Stratman denies that the sufficient cause for revolution can be found in the material conditions imposed upon the workers by the prevailing economic system. The power of Marx's analysis is that it identifies the logical contradictions inherent in capitalism and shows why it must destroy itself. I don't agree that it is at all demeaning to workers to expect them to respond to the continuous degradation of their standard of living under capitalism.

Stratman says that the owning class values competition and inequality and control from above, while the working class values equality and solidarity and control from below. Assuming for a moment that this is universally true, why is it true? Workers and owners are both human, not different biological species. Their different values can only be the result of their different positions in society, positions which are determined by the economic roles they each play in society.

But of course, as experience shows us everyday, people do not automatically value equality and solidarity because they are workers. Again, Marx was right when he said that the ruling ideas of a society are the ideas of its ruling class. Under "normal" conditions workers too will accept that competition, greed, hierarchical control, etc. are the unavoidable results of "human nature," even as they struggle to lead humane lives themselves. (On the other hand, individual owners may be loving husbands, fathers and friends. Are they thereby "engaged in a struggle to create a different world?")

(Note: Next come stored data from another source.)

This design comes from an exercise in tuning for small area, a short achievable clock period and few clock cycles per item on the open sky130 flow, not from production work.
Power is estimated from default activity; no workload was simulated.

Setup of run 1:
==> flow/design.v (excerpt) <==
module header_length_frame_receiver_core
#(
   parameter int BUF_DEPTH = BUF_DEPTH_DEF
) (
   input  logic                clock,
   input  logic                reset,
   input  logic                req_valid,
   output logic                req_ready,
   input  logic [OPCODE_W-1:0] req_opcode,
   input  logic [BYTE_W-1:0]   req_rx_byte,
   input  logic [INDEX_W-1:0]  req_read_index,
   output logic                rsp_valid,
   input  logic                rsp_ready,
   output logic                rsp_frame_done,
   output logic [COUNT_W-1:0]  rsp_byte_count,
   output logic [BYTE_W-1:0]   rsp_read_data,
   output logic [EVENT_W-1:0]  rsp_event_code
);
Settings: LEC_CHECK=0, CAP_MARGIN=20, CORE_MARGIN=2, CORE_UTILIZATION=40, CTS_CLUSTER_DIAMETER=60, CTS_CLUSTER_SIZE=24, PLACE_DENSITY=0.72, SETUP_SLACK_MARGIN=3.0, SLEW_MARGIN=20, SYNTH_HIERARCHICAL=1; clock period 5.0 ns.
run.sh (not shown) runs the stock make flow with config.mk's settings and CLKGATE_MAP_FILE= SYNTH_SCRIPT=/design/flow/synth_recipe.tcl, a recipe that flattens the netlist after the stock synthesis.
--- input diff run 1..run 2 ---
Settings: swapping 24 for 16 in CTS_CLUSTER_SIZE; swapping 3.0 for 2.8 in SETUP_SLACK_MARGIN; putting CTS_BUF_LIST at sky130_fd_sc_hd__clkbuf_8 where nothing was set; swapping 60 for 50 in CTS_CLUSTER_DIAMETER.
Taking run 1 as the reference, in run 2 proportion of register bits with asynchronous set or reset after synthesis essentially unchanged, global-route usage decreased 0.74 points, least setup slack across all paths after layout increased 120 ps.
Function was not checked in any run of this note: the RTL went through the layout flow alone.
What follows belongs to an exercise in optimizing a design on an open flow for small area and a short achievable clock period; a production flow would make more cautious choices.
At most, simulation tests tie the RTL to the original design; equivalence was not proved.
Power is estimated from default activity; no workload was simulated.

Setup of run E:
==> flow/design.v <==
package video_pkg;
	typedef logic [7:0] cam_byte_t;
	typedef struct packed {
		logic [4:0] r;     
		logic [5:0] g;     
		logic [4:0] b;     
	} rgb565_t;
	typedef struct packed {
		logic [7:0] r;
		logic [7:0] g;
		logic [7:0] b;
	} pixel_t;
endpackage
package mem_pkg;
	typedef logic [$clog2(64)-1:0] mem_addr_t;
	typedef enum logic [1:0] {
		req_cam1    = 2'd0,
		req_cam2    = 2'd1,
		req_display = 2'd2
	} req_id_t;
	typedef struct packed {
		mem_addr_t          addr;   
		logic [23:0]        data;   
	} mem_wr_t;
endpackage
module cam_capture #(
	parameter logic [5:0] BASE = '0      
) (
	input  logic        clk_25_2m,
	input  logic        reset,
	input  logic        vsync,
	input  logic        href,
	input  logic [7:0]  data,
	input  logic        wr_ready,        
	output logic        wr_valid,        
	output logic [5:0]  wr_addr,         
	output logic [15:0] wr_data,
	output logic        frame_done
);
	logic        vsync_d;
	logic        vs_rise;
	logic        phase;                  
	logic [7:0]  hi_byte;
	logic [5:0]  wa;                     
	logic        push;
	logic        pop;
	logic [4:0]  wr_cnt;                 
	assign vs_rise = vsync && !vsync_d;
	assign push    = href && phase;
	assign pop     = wr_ready;
	always_ff @(posedge clk_25_2m) begin
		if (!reset) begin
			vsync_d <= 1'b0;
			phase   <= 1'b0;
			wa      <= BASE;
		end else begin
			vsync_d <= vsync;
			if (vs_rise) begin
				phase <= 1'b0;
				wa    <= BASE;
			end else if (href) begin
				phase <= !phase;
				if (phase)
					wa <= wa + 1'b1;
			end
		end
	end
	always_ff @(posedge clk_25_2m) begin
		if (href && !phase)
			hi_byte <= data;
	end
	logic [5:0]  fa [8];
	logic [15:0] fd [8];
	logic [2:0]  wp, rp, rp1, rp_nx;
	logic [3:0]  cnt, cnt_nx;
	logic [5:0]  ha;                     
	logic [5:0]  fa_rp1;
	always_ff @(posedge clk_25_2m) begin
		if (push) begin
			fa[wp] <= wa;
			fd[wp] <= {hi_byte, data};
		end
	end
	always_comb begin
		cnt_nx = cnt;
		if (push && !pop)
			cnt_nx = cnt + 1'b1;
		else if (!push && pop)
			cnt_nx = cnt - 1'b1;
	end
	assign rp1   = rp + 1'b1;
	assign rp_nx = pop ? rp1 : rp;
	always_ff @(posedge clk_25_2m) begin
		if (!reset) begin
			wp       <= '0;
			rp       <= '0;
			cnt      <= '0;
			wr_valid <= 1'b0;
		end else begin
			if (push)
				wp <= wp + 1'b1;
			rp       <= rp_nx;
			cnt      <= cnt_nx;
			wr_valid <= (cnt_nx != '0);
		end
	end
	assign fa_rp1 = fa[rp1];
	always_ff @(posedge clk_25_2m) begin
		if (push && wp == rp_nx)
			ha <= wa;
		else if (pop)
			ha <= fa_rp1;
	end
	assign wr_addr = ha;
	assign wr_data = fd[rp];
	always_ff @(posedge clk_25_2m) begin
		if (!reset) begin
			wr_cnt     <= '0;
			frame_done <= 1'b0;
		end else if (vs_rise) begin
			wr_cnt     <= '0;
			frame_done <= 1'b0;
		end else if (pop) begin
			wr_cnt <= wr_cnt + 1'b1;
			if (wr_cnt == 5'd31)
				frame_done <= 1'b1;
		end
	end
endmodule
module frame_mem_arbiter (
	input  logic        clk_25_2m,
	input  logic        reset,
	input  logic        wr_valid_1,
	input  logic [5:0]  wr_addr_1,
	input  logic [15:0] wr_data_1,
	input  logic        wr_valid_2,
	input  logic [5:0]  wr_addr_2,
	input  logic [15:0] wr_data_2,
	input  logic        rd_req_valid,
	input  logic [5:0]  rd_addr,
	output logic        wr_ready_1,
	output logic        wr_ready_2,
	output logic        rd_req_ready,
	output logic        rd_data_valid,
	output logic [15:0] rd_data
);
	logic [15:0] mem [64];
	logic [2:0]  last;                   
	logic        v1, v2, vd;
	logic        we;
	logic [5:0]  waddr;
	logic [15:0] wdata;
	assign v1 = wr_valid_1;
	assign v2 = wr_valid_2;
	assign vd = rd_req_valid;
	assign wr_ready_1   = v1 && (last[2] || (last[1] && !vd) || (last[0] && !v2 && !vd));
	assign wr_ready_2   = v2 && (last[0] || (last[2] && !v1) || (last[1] && !vd && !v1));
	assign rd_req_ready = vd && (last[1] || (last[0] && !v2) || (last[2] && !v1 && !v2));
	always_ff @(posedge clk_25_2m) begin
		if (!reset) begin
			last          <= 3'b100;         
			rd_data_valid <= 1'b0;
		end else begin
			if (v1 || v2 || vd)
				last <= {rd_req_ready, wr_ready_2, wr_ready_1};
			rd_data_valid <= rd_req_ready;
		end
	end
	assign we    = wr_ready_1 || wr_ready_2;
	assign waddr = wr_ready_1 ? wr_addr_1 : wr_addr_2;
	assign wdata = wr_ready_1 ? wr_data_1 : wr_data_2;
	always_ff @(posedge clk_25_2m) begin
		if (we)
			mem[waddr] <= wdata;
		if (rd_req_ready)
			rd_data <= mem[rd_addr];
	end
endmodule
module video_timing (
	input  logic clk_25_2m,
	input  logic reset,
	input  logic run,
	output logic de,
	output logic hs,
	output logic vs
);
	localparam int HW = $clog2(((8 * 2) + 2 + 4 + 2));
	localparam int VW = $clog2((4 + 1 + 2 + 1));
	localparam int HS_START = (8 * 2) + 2;
	localparam int HS_END   = HS_START + 4;
	localparam int VS_START = 4 + 1;
	localparam int VS_END   = VS_START + 2;
	logic [HW-1:0] x;
	logic [VW-1:0] y;
	logic          line_end;
	logic          frame_end;
	assign line_end  = (x == HW'(((8 * 2) + 2 + 4 + 2) - 1));
	assign frame_end = (y == VW'((4 + 1 + 2 + 1) - 1));
	always_ff @(posedge clk_25_2m) begin
		if (!reset || !run) begin        
			x <= '0;
			y <= '0;
		end else if (line_end) begin
			x <= '0;
			if (frame_end)
				y <= '0;
			else
				y <= y + 1'b1;
		end else begin
			x <= x + 1'b1;
		end
	end
	assign de = run
		&& (x < HW'((8 * 2)))
		&& (y < VW'(4));                
	assign hs = run
		&& (x >= HW'(HS_START))
		&& (x < HW'(HS_END));                
	assign vs = run
		&& (y >= VW'(VS_START))
		&& (y <= VW'(VS_END - 1));
endmodule
module display_reader (
	input  logic        clk_25_2m,
	input  logic        reset,
	input  logic        cam1_done,
	input  logic        cam2_done,
	input  logic        rd_req_ready,
	input  logic        rd_data_valid,
	input  logic [15:0] rd_data,
	input  logic        pixel_req,
	output logic        rd_req_valid,    
	output logic [5:0]  rd_addr,
	output logic        timing_run,
	output logic [15:0] pixel
);
	logic        fetch_en, fetch_nx;
	logic        reads_done;
	logic [3:0]  rx;
	logic [1:0]  ry;
	logic [2:0]  wp, rp;
	logic [3:0]  cnt, cnt_nx;
	logic [15:0] pd [8];
	assign rd_addr = {rx[3], ry, rx[2:0]};
	always_ff @(posedge clk_25_2m) begin
		if (!reset) begin
			rx <= '0;
			ry <= '0;
		end else if (rd_req_ready) begin
			rx <= rx + 1'b1;
			if (rx == 4'd15)
				ry <= ry + 1'b1;
		end
	end
	assign fetch_nx = fetch_en || (cam1_done && cam2_done);
	always_ff @(posedge clk_25_2m) begin
		if (!reset) begin
			fetch_en   <= 1'b0;
			reads_done <= 1'b0;
			timing_run <= 1'b0;
		end else begin
			fetch_en <= fetch_nx;
			if (rd_req_ready && rx == 4'd15 && ry == 2'd3)
				reads_done <= 1'b1;
			if (fetch_en && (cnt == 4'd8 || reads_done))
				timing_run <= 1'b1;
		end
	end
	always_ff @(posedge clk_25_2m) begin
		if (rd_data_valid)
			pd[wp] <= rd_data;
	end
	always_comb begin
		cnt_nx = cnt;
		if (rd_data_valid && !pixel_req)
			cnt_nx = cnt + 1'b1;
		else if (!rd_data_valid && pixel_req)
			cnt_nx = cnt - 1'b1;
	end
	always_ff @(posedge clk_25_2m) begin
		if (!reset) begin
			wp           <= '0;
			rp           <= '0;
			cnt          <= '0;
			rd_req_valid <= 1'b0;
		end else begin
			if (rd_data_valid)
				wp <= wp + 1'b1;
			if (pixel_req)
				rp <= rp + 1'b1;
			cnt <= cnt_nx;
			rd_req_valid <= fetch_nx && ({1'b0, cnt_nx} + {4'b0, rd_req_ready} < 5'd8);
		end
	end
	assign pixel = pd[rp];
endmodule
module stereo_cap_top (
	input  logic                    clk_25_2m,
	input  logic                    reset,
	input  logic                    cam1_vsync,
	input  logic                    cam1_href,
	input  video_pkg::cam_byte_t    cam1_data,
	input  logic                    cam2_vsync,
	input  logic                    cam2_href,
	input  video_pkg::cam_byte_t    cam2_data,
	output logic                    hdmi_de,
	output logic                    hdmi_hs,
	output logic                    hdmi_vs,
	output video_pkg::pixel_t       hdmi_d
);
	logic                 wr_valid_1, wr_ready_1, wr_valid_2, wr_ready_2;
	logic [5:0]           wr_addr_1, wr_addr_2, rd_addr;
	logic [15:0]          wr_data_1, wr_data_2, rd_data, pixel;
	logic                 cam1_done, cam2_done;
	logic                 rd_req_valid, rd_req_ready, rd_data_valid;
	logic                 timing_run, de, hs, vs;
	logic [15:0]          d565;              
	cam_capture #(.BASE(6'd0)) capture_cam1 (
		.clk_25_2m (clk_25_2m), .reset (reset),
		.vsync (cam1_vsync), .href (cam1_href), .data (cam1_data),
		.wr_ready (wr_ready_1), .wr_valid (wr_valid_1),
		.wr_addr (wr_addr_1), .wr_data (wr_data_1), .frame_done (cam1_done)
	);
	cam_capture #(.BASE(6'd32)) capture_cam2 (
		.clk_25_2m (clk_25_2m), .reset (reset),
		.vsync (cam2_vsync), .href (cam2_href), .data (cam2_data),
		.wr_ready (wr_ready_2), .wr_valid (wr_valid_2),
		.wr_addr (wr_addr_2), .wr_data (wr_data_2), .frame_done (cam2_done)
	);
	frame_mem_arbiter mem_arb (
		.clk_25_2m (clk_25_2m), .reset (reset),
		.wr_valid_1 (wr_valid_1), .wr_addr_1 (wr_addr_1), .wr_data_1 (wr_data_1),
		.wr_valid_2 (wr_valid_2), .wr_addr_2 (wr_addr_2), .wr_data_2 (wr_data_2),
		.rd_req_valid (rd_req_valid), .rd_addr (rd_addr),
		.wr_ready_1 (wr_ready_1), .wr_ready_2 (wr_ready_2), .rd_req_ready (rd_req_ready),
		.rd_data_valid (rd_data_valid), .rd_data (rd_data)
	);
	display_reader reader (
		.clk_25_2m (clk_25_2m), .reset (reset),
		.cam1_done (cam1_done), .cam2_done (cam2_done),
		.rd_req_ready (rd_req_ready), .rd_data_valid (rd_data_valid), .rd_data (rd_data),
		.pixel_req (de), .rd_req_valid (rd_req_valid), .rd_addr (rd_addr),
		.timing_run (timing_run), .pixel (pixel)
	);
	video_timing timing (
		.clk_25_2m (clk_25_2m), .reset (reset), .run (timing_run),
		.de (de), .hs (hs), .vs (vs)
	);
	always_ff @(posedge clk_25_2m) begin
		if (!reset) begin
			hdmi_de <= 1'b0;
			hdmi_hs <= 1'b0;
			hdmi_vs <= 1'b0;
			d565    <= '0;
		end else begin
			hdmi_de <= de;
			hdmi_hs <= hs;
			hdmi_vs <= vs;
			d565    <= de ? pixel : '0;    
		end
	end
	assign hdmi_d = {d565[15:11], d565[15:13],
	                 d565[10:5],  d565[10:9],
	                 d565[4:0],   d565[4:2]};
endmodule
==> flow/config.mk <==
export PLATFORM = sky130hd
export DESIGN_NAME = stereo_cap_top
export DESIGN_NICKNAME = stereo_cap_top
export VERILOG_FILES = /design/flow/design.v
export SDC_FILE = /design/flow/constraint.sdc
export NUM_CORES = 4
export LEC_CHECK = 0
export CAP_MARGIN = 20
export CORE_MARGIN = 2
export CORE_UTILIZATION = 55
export SETUP_SLACK_MARGIN = 5.0
export SLEW_MARGIN = 20
==> flow/constraint.sdc <==
create_clock -name core_clock -period 8.0 [get_ports {clk_25_2m}]
set_input_delay 1.6000 -clock core_clock [delete_from_list [all_inputs] [get_ports {clk_25_2m}]]
set_output_delay 1.6000 -clock core_clock [all_outputs]
set_load 0.01 [all_outputs]
run.sh (not shown) runs the stock make flow with config.mk's settings and CLKGATE_MAP_FILE= SYNTH_SCRIPT=/design/flow/synth_recipe.tcl, a recipe that flattens the netlist after the stock synthesis.
Input changes introduced in run X (baseline for comparison: run E):
diff --git a/flow/design.v b/flow/design.v
--- a/flow/design.v
+++ b/flow/design.v
@@ -29,14 +29,14 @@
 	input  logic        clk_25_2m,
 	input  logic        reset,
 	input  logic        vsync,
 	input  logic        href,
 	input  logic [7:0]  data,
 	input  logic        wr_ready,        
-	output logic        wr_valid,        
-	output logic [5:0]  wr_addr,         
+	output logic        wr_valid,
+	output logic [5:0]  wr_addr,
 	output logic [15:0] wr_data,
 	output logic        frame_done
 );
 	logic        vsync_d;
 	logic        vs_rise;
 	logic        phase;                  
@@ -68,16 +68,14 @@
 	always_ff @(posedge clk_25_2m) begin
 		if (href && !phase)
 			hi_byte <= data;
 	end
 	logic [5:0]  fa [8];
 	logic [15:0] fd [8];
-	logic [2:0]  wp, rp, rp1, rp_nx;
+	logic [2:0]  wp, rp;
 	logic [3:0]  cnt, cnt_nx;
-	logic [5:0]  ha;                     
-	logic [5:0]  fa_rp1;
 	always_ff @(posedge clk_25_2m) begin
 		if (push) begin
 			fa[wp] <= wa;
 			fd[wp] <= {hi_byte, data};
 		end
 	end
@@ -85,36 +83,28 @@
 		cnt_nx = cnt;
 		if (push && !pop)
 			cnt_nx = cnt + 1'b1;
 		else if (!push && pop)
 			cnt_nx = cnt - 1'b1;
 	end
-	assign rp1   = rp + 1'b1;
-	assign rp_nx = pop ? rp1 : rp;
 	always_ff @(posedge clk_25_2m) begin
 		if (!reset) begin
 			wp       <= '0;
 			rp       <= '0;
 			cnt      <= '0;
 			wr_valid <= 1'b0;
 		end else begin
 			if (push)
 				wp <= wp + 1'b1;
-			rp       <= rp_nx;
+			if (pop)
+				rp <= rp + 1'b1;
 			cnt      <= cnt_nx;
 			wr_valid <= (cnt_nx != '0);
 		end
 	end
-	assign fa_rp1 = fa[rp1];
-	always_ff @(posedge clk_25_2m) begin
-		if (push && wp == rp_nx)
-			ha <= wa;
-		else if (pop)
-			ha <= fa_rp1;
-	end
-	assign wr_addr = ha;
+	assign wr_addr = fa[rp];
 	assign wr_data = fd[rp];
 	always_ff @(posedge clk_25_2m) begin
 		if (!reset) begin
 			wr_cnt     <= '0;
 			frame_done <= 1'b0;
 		end else if (vs_rise) begin
==> comparison <==
Against run E, run X comes in 80 lower on multi-input gate count. Between run X and run E, the number of non-filler instances in the completed layout is higher for run E. Changes observed in run X relative to run E: first-iteration DRC count now larger; clock-buffer cell count has increased; area of the die decreased by 380 sq um relative to the old numbers. Taking run E as the reference, in run X finished layout cell area fell by 330 sq um; simple-gate area share of the yosys netlist fell by 0.56 points; power density relative to cell area fell by 3.1%. Run X: multiplexer fraction of the synthesized cell area is 0.43 points lower than what run E reported. As of run X, final routed wirelength across all metal layers had fallen slightly compared to run E. Run X was carried through to the last stage, and its layout satisfied the timing, DRC and antenna checks. Looking at worst hold slack across both flows, run X is the weaker of the two, with run E ahead.
Only the layout flow was run in run E; the RTL was not checked for function there.

[separate check: timing with driven ports]
The flow's constraints put no driver on any port. The routed layouts listed below were extracted and timed again, unchanged, in two steps. Step 1, drivers: a clkbuf_16 drives clk_25_2m and a buf_2 each remaining input, both assumed. Step 2, shift: input delay + t, output delay - t, t = (earliest + latest rising clock arrival at the registers) / 2. This alone moves slack from input paths to output paths. Slacks: no drivers / after step 1 / after step 2; pairs: no drivers / after step 1.
run	t, ns	setup WS [ns]	cell pins on the clock port's net
run E	0.838	4.971 / 4.971 / 4.263	1
run X	0.812	5.062 / 4.997 / 4.331	1
After both steps every run listed still meets setup and hold. The setup slack of run X, which loses most, moves by -0.065 ns with the drivers and by -0.731 ns with both steps.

But Marx also said that opposing ideas and values develop as new economic structures and needs develop within the existing form of society. The working-class values of solidarity and cooperation are not inherent in all workers, but develop out of the objective need for workers to unite in order to defend their economic interests, and from the economic fact that capitalism brings workers together to work cooperatively in industry.

The essential point that Marx proves is that capitalism requires the progressive exploitation of workers in order to maintain profits in a competitive marketplace. This is the material basis for expecting that workers will reject the values of capitalism and instead value the solidarity they need to protect and advance their interests.

If it is not true that values proceed from economic interest, Stratman has to explain why the workers at Hormel, Staley, et al. initiated their great and inspiring movements only when their employers slashed their pay, benefits and working conditions, and not before.

I also disagree with Stratman's assertion that Marx's historical materialism "puts the left in the position of hoping for things to get worse and worse for working people so they will finally 'become revolutionary'." Explaining why things must get worse for workers under capitalism is not the same as rooting for their misfortune, which would be a sure way to earn the workers' distrust and contempt.

Similarly, all New Union Party members will dispute Stratman's assertion that "the Marxist paradigm will always require a party elite to rule in place of the working class."

There is certainly nothing in Marx to suggest a party elite must "remold" workers; the whole point of Marxism is that people are changed through changed conditions, not anybody's ideology. The economic and social conditions that are the prerequisites for a socialist society of equality were clearly lacking in Russia and China, and it was their conditions of industrial underdevelopment -- and not to any "paradigm" -- that gave rise to th authoritarian rule of the Communists.

The idea of a political "varguard of the proletariat" that rule during a transitional period from capitalism to socialism is a specifically Leninist attempt to deal with the problem of industrial underdevelopment. It differs decisively from Daniel De Leon's writings on industrial democracy, which formulate the revolutionary program for a fully-developed capitalist society like the United States.

While the political side of revolution requires a party to wrest from the capitalist class its weapons o the state and police, the economic struggle requires a union of all worker in each industry. These unions an necessary to democratically rule the workplace, driving decisions on production goals down to the level of the workers who will execute them. These democratic unions will preside over the dismantling of the state and inoculate the revolution against the rise of any new elite.

David Lazarus is justified in calling me to task for an ad hominen attack. My intention was to criticize Stratman's theory for divorcing revolution from economics by pointing out that the class consciousness his theory presents is not working-class consciousness. Rereading it I understand that it may be interpreted as personal and mean-spirited, for which I apologize.